Know Before You Go: Beethoven's Ninth
This weekend we perform arguably the most famous piece of music—Beethoven’s Ninth Symphony—an inspiration for composers, since its premiere in 1824.
Four years had passed without a new symphony from Beethoven when, in 1817, the London Philharmonic society commissioned him to write his Ninth. Beethoven had wanted to set Schiller’s Ode to Joy to music for more than 20 years, and it was during this time he threw himself into another study of Schiller’s works. It would be five more years before he finally began working on the symphony in earnest.
By 1822, Beethoven was completely deaf when he creates his most universal opening theme—less melody than pure sound—growing out of silence. Beethoven gives us the world in music both complex and breathtakingly simple; the famous final movement is a miracle of text painting, as Beethoven conveys musically all of the myriad images within Schiller’s wide ranging poetry. In all, Beethoven had tried roughly 200 melodies, before finally settling on his now famous theme for the Ode to Joy!
We pair the Beethoven with Charles Ives Three Places in New England, another in our series of uniquely American works this season. Charles Ives, a visionary composer, credited with pioneering many of the techniques later embraced by modern era composers, is also credited with the first truly American sounding music. Ives was also an innovating and successful entrepreneur who built the largest insurance agency in the country. Although several composers championed his work, Ives’ music was largely ignored during most of his life.

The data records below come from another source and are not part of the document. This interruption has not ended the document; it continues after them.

<file path="src/rtl/feature_window_streamer.sv">
// feature_window_streamer
// Streaming wrapper around the HDC sensor-fusion core. The front end turns a
// stream of single feature entries into a 3-deep sliding window
// {cur, prev1, prev2}; the back end buffers the core's valence/arousal result
// and tags it "warm" when its window held three real entries. A credit counter
// bounds the number of entries in flight between the two ends.

`ifndef TOTAL_NUM_CHANNEL
`define TOTAL_NUM_CHANNEL 4
`endif
`ifndef CHANNEL_WIDTH
`define CHANNEL_WIDTH 4
`endif

module feature_window_streamer #(
    parameter int FEAT_W       = `TOTAL_NUM_CHANNEL * `CHANNEL_WIDTH,
    parameter int MAX_INFLIGHT = 4,   // power of two, >= 2
    parameter int CNT_W        = 16,
    localparam int PTR_W       = $clog2(MAX_INFLIGHT),
    localparam int OUT_W       = PTR_W + 1
) (
    input  logic                  clk,
    input  logic                  rst,          // asynchronous, active low
    input  logic                  clear,        // synchronous session restart

    // Upstream feature stream
    input  logic [FEAT_W-1:0]     s_feature,
    input  logic                  s_valid,
    output logic                  s_ready,

    // Window to the core
    output logic [3*FEAT_W-1:0]   features_top,
    output logic                  fin_valid,
    input  logic                  fin_ready,

    // Result from the core
    input  logic                  valence,
    input  logic                  arousal,
    input  logic                  dout_valid,
    output logic                  dout_ready,

    // Downstream result stream
    output logic                  m_valence,
    output logic                  m_arousal,
    output logic                  m_warm,
    output logic                  m_valid,
    input  logic                  m_ready,

    // Statistics and status
    output logic [CNT_W-1:0]      entries_sent,
    output logic [CNT_W-1:0]      results_rcvd,
    output logic [OUT_W-1:0]      outstanding,
    output logic                  err
);

    // ------------------------------------------------------------------
    // Session history: the two most recently accepted entries and how many
    // of those slots hold real data (saturates at 2).
    // ------------------------------------------------------------------
    logic [FEAT_W-1:0] hist1;
    logic [FEAT_W-1:0] hist2;
    logic [1:0]        fill_cnt;

    // Warm-tag FIFO. Its occupancy always equals outstanding, so it needs
    // no count of its own and can never overflow or be popped when empty.
    logic [MAX_INFLIGHT-1:0] tag_mem;
    logic [PTR_W-1:0]        tag_wr_ptr;
    logic [PTR_W-1:0]        tag_rd_ptr;

    // Handshake qualifiers
    logic has_credit;
    logic accept;
    logic fin_hs;
    logic res_hs;
    logic res_ok;
    logic res_bad;

    // History as seen by an entry accepted this cycle; a same-cycle clear
    // makes the new entry start a fresh session.
    logic [FEAT_W-1:0] win_h1;
    logic [FEAT_W-1:0] win_h2;
    logic [1:0]        win_fill;
    logic              win_warm;

    // Credit check uses the registered count only: a result returning this
    // cycle frees its slot from the next cycle on.
    assign has_credit = (outstanding < OUT_W'(MAX_INFLIGHT));
    assign s_ready    = (~fin_valid | fin_ready) & has_credit;
    assign dout_ready = ~m_valid | m_ready;

    assign accept  = s_valid & s_ready;
    assign fin_hs  = fin_valid & fin_ready;
    assign res_hs  = dout_valid & dout_ready;
    assign res_ok  = res_hs & (outstanding != '0);
    assign res_bad = res_hs & (outstanding == '0);

    assign win_h1   = clear ? '0 : hist1;
    assign win_h2   = clear ? '0 : hist2;
    assign win_fill = clear ? 2'd0 : fill_cnt;
    assign win_warm = (win_fill == 2'd2);

    // Window register and its valid toward the core
    always_ff @(posedge clk or negedge rst) begin
        if (!rst) begin
            features_top <= '0;
            fin_valid    <= 1'b0;
        end else begin
            // NOTE: all clocked state uses non-blocking assignment so every
            // register samples pre-edge values regardless of block order.
            if (accept) begin
                features_top <= {s_feature, win_h1, win_h2};
                fin_valid    <= 1'b1;
            end else if (fin_ready) begin
                fin_valid    <= 1'b0;
            end
        end
    end

    // Sliding history and fill level; clear restarts the session
    always_ff @(posedge clk or negedge rst) begin
        if (!rst) begin
            hist1    <= '0;
            hist2    <= '0;
            fill_cnt <= 2'd0;
        end else if (accept) begin
            hist1    <= s_feature;
            hist2    <= win_h1;
            fill_cnt <= (win_fill == 2'd2) ? 2'd2 : win_fill + 2'd1;
        end else if (clear) begin
            hist1    <= '0;
            hist2    <= '0;
            fill_cnt <= 2'd0;
        end
    end

    // Tag FIFO storage, written on every accept
    always_ff @(posedge clk) begin
        // NOTE: the storage array is deliberately not reset; the pointers
        // below define which slots are valid, so stale contents are never read.
        if (accept) begin
            tag_mem[tag_wr_ptr] <= win_warm;
        end
    end

    // Tag FIFO pointers; pointer wrap is free because depth is a power of two
    always_ff @(posedge clk or negedge rst) begin
        if (!rst) begin
            tag_wr_ptr <= '0;
            tag_rd_ptr <= '0;
        end else begin
            if (accept) begin
                tag_wr_ptr <= tag_wr_ptr + 1'b1;
            end
            if (res_ok) begin
                tag_rd_ptr <= tag_rd_ptr + 1'b1;
            end
        end
    end

    // Credit counter: +1 per accepted entry, -1 per expected result
    always_ff @(posedge clk or negedge rst) begin
        if (!rst) begin
            outstanding <= '0;
        end else begin
            unique case ({accept, res_ok})
                2'b10:   outstanding <= outstanding + 1'b1;
                2'b01:   outstanding <= outstanding - 1'b1;
                default: outstanding <= outstanding;
            endcase
        end
    end

    // Downstream result buffer; an unexpected result is dropped
    always_ff @(posedge clk or negedge rst) begin
        if (!rst) begin
            m_valid   <= 1'b0;
            m_valence <= 1'b0;
            m_arousal <= 1'b0;
            m_warm    <= 1'b0;
        end else if (res_ok) begin
            m_valid   <= 1'b1;
            m_valence <= valence;
            m_arousal <= arousal;
            m_warm    <= tag_mem[tag_rd_ptr];
        end else if (m_ready) begin
            m_valid   <= 1'b0;
        end
    end

    // Statistics counters; clear has priority over a same-cycle handshake
    always_ff @(posedge clk or negedge rst) begin
        if (!rst) begin
            entries_sent <= '0;
            results_rcvd <= '0;
        end else if (clear) begin
            entries_sent <= '0;
            results_rcvd <= '0;
        end else begin
            if (fin_hs) begin
                entries_sent <= entries_sent + 1'b1;
            end
            if (res_ok) begin
                results_rcvd <= results_rcvd + 1'b1;
            end
        end
    end

    // Sticky protocol error: a result arrived with nothing in flight
    always_ff @(posedge clk or negedge rst) begin
        if (!rst) begin
            err <= 1'b0;
        end else if (res_bad) begin
            err <= 1'b1;
        end
    end

endmodule
</file>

In 1914, however, he created one of the first American works, which would be performed abroad, as well as at home - his Three Places in New England. In this piece, Ives sought to make listeners experience the places, as though they were there, and, as he did in many of his works, he created atmospheres using fragments of famous pieces - in this case American songs. From plantation and civil war songs in his tribute to the monument honoring the first all black regiment in the union army, to the sounds of converging marching bands (in different keys!) in a scene from revolutionary war days, Ives steeps us in the unmistakable language of America, even as he stretches harmonies and mixes rhythms!